En el rival de toda la vida, la confirmación de Úbeda fue leída como una señal de convicción. El entrenador logró ordenar al equipo, mejorar rendimientos y cerrar 2025 con otra energía. Incluso, se ilusionaron con la chance de salir campeones del Torneo Clausura. La dirigencia respaldó ese proceso y el vestuario respondió, algo que se refleja tanto en el clima interno como en la tranquilidad con la que se encara la pretemporada y el mercado de pases.
La dirigencia riverplatense, en cambio, sigue apostando por una figura enorme, pero claramente desgastada. Gallardo ya no genera el consenso automático de otros ciclos y su equipo arrastra problemas de funcionamiento que no terminan de resolverse. La insistencia en sostenerlo parece más ligada al pasado que a una lectura fina del presente, y eso se traduce en dudas futbolísticas y en una planificación que no termina de arrancar.
De hecho, estas dudas se ven plasmadas en el mercado, con muchas salidas, refuerzos que llegan, pero ninguna certeza en lo que al esquema se refiere. Esa diferencia de momentos pesa más de lo que parece. Mientras Boca construye desde certezas recientes, River sigue aferrado a un nombre que ya no garantiza respuestas inmediatas.
Gallardo vs.

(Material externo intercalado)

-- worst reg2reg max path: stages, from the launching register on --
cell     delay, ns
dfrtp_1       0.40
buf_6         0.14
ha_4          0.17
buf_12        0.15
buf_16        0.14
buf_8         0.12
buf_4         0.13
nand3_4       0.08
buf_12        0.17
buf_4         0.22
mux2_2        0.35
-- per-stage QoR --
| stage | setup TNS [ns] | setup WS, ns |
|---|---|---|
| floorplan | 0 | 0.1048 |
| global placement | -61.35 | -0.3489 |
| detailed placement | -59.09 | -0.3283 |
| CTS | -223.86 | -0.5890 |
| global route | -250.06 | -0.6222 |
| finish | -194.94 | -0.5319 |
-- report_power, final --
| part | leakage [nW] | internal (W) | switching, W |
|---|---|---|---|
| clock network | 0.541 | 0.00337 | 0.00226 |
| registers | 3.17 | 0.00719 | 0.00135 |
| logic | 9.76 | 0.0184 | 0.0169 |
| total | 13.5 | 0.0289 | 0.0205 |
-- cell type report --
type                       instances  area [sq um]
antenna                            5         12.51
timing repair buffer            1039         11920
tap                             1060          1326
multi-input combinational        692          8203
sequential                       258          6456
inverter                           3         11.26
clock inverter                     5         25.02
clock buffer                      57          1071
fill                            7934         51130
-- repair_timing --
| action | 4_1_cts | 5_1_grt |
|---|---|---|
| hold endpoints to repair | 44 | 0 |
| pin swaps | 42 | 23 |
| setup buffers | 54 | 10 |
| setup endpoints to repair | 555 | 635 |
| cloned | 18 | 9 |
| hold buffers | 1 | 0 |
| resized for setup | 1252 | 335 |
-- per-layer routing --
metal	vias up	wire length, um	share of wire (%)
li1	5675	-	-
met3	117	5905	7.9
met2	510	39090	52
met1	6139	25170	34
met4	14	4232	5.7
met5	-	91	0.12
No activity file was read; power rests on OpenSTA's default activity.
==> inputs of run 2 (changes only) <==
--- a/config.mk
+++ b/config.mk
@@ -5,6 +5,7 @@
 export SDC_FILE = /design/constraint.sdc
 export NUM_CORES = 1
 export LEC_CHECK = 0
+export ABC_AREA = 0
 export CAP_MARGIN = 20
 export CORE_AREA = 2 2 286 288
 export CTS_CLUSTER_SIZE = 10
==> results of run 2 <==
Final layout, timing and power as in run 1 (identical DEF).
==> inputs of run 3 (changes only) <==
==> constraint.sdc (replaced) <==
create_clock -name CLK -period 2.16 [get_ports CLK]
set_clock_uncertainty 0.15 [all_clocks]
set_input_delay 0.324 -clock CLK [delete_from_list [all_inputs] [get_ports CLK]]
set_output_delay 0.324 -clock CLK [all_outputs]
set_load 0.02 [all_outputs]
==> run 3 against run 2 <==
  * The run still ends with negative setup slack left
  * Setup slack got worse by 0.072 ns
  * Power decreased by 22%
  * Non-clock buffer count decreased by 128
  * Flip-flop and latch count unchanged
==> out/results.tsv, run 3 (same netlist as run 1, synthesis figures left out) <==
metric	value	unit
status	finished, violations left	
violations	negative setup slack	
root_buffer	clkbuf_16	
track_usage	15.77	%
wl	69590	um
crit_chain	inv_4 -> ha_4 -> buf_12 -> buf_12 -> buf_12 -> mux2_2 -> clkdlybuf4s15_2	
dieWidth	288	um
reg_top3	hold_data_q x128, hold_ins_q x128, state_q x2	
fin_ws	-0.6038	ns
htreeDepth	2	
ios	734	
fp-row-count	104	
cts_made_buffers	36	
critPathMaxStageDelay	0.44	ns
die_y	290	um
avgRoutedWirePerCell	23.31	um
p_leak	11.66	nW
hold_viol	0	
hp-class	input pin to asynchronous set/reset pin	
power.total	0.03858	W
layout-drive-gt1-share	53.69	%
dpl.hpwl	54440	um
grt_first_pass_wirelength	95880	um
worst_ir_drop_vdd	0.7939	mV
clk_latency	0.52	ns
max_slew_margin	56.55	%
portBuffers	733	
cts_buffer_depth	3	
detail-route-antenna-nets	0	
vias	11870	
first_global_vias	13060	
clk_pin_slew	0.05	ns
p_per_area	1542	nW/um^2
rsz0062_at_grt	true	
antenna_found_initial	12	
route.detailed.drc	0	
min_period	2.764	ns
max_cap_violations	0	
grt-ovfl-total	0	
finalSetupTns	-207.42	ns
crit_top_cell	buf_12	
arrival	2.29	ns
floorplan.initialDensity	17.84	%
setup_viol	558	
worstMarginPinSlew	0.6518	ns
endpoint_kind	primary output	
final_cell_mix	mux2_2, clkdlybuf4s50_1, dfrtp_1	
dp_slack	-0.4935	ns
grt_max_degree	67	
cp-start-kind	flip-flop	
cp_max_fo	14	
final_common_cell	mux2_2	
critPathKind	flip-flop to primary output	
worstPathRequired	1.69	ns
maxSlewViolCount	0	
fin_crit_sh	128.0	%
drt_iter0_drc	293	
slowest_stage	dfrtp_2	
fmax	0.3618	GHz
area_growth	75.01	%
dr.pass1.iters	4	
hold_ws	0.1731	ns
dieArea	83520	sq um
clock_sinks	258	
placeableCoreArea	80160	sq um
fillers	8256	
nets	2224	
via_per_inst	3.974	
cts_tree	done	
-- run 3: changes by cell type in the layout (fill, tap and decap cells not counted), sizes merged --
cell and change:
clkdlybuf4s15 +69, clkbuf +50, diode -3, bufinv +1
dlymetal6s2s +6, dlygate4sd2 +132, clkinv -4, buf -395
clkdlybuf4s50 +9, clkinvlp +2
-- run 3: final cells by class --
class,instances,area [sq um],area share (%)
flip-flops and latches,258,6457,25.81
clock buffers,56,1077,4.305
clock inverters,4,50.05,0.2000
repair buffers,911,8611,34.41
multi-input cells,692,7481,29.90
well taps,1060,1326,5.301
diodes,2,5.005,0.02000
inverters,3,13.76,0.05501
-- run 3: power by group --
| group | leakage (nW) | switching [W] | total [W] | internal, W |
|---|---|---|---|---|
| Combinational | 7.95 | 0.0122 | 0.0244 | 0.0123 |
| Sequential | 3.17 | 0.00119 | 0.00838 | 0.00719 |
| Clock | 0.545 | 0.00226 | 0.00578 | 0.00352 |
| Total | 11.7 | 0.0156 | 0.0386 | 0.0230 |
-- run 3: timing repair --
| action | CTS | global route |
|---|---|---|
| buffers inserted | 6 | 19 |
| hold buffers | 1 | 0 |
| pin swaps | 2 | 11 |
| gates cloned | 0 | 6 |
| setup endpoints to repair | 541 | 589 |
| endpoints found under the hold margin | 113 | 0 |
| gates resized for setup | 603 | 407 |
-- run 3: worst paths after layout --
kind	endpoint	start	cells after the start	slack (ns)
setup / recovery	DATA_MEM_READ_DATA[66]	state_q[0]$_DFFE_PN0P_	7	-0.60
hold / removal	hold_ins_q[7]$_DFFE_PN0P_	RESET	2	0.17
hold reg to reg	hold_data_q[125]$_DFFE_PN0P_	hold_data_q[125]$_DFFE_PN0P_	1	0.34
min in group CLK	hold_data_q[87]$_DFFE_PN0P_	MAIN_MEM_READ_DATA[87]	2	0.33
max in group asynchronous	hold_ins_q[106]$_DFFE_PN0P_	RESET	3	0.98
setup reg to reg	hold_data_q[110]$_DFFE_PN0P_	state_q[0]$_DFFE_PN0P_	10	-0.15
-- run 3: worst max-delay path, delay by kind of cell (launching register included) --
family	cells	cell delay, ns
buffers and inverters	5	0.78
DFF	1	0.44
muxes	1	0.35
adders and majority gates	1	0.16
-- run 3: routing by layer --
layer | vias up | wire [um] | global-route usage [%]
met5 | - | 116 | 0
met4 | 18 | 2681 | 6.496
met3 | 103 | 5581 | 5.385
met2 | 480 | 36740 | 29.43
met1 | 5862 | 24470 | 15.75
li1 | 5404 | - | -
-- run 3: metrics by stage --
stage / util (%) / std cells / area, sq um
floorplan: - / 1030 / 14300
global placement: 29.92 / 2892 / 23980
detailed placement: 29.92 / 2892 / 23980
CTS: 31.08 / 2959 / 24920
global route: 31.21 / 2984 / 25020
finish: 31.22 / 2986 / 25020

Úbeda: dos decisiones que marcan el rumbo
Sostener a un entrenador también es una declaración de principios. Boca eligió respaldar un proceso que mostró señales claras en poco tiempo. River, en cambio, continúa apostando a una figura desgastada, con la esperanza de que el pasado vuelva a resolver lo que el presente todavía no puede.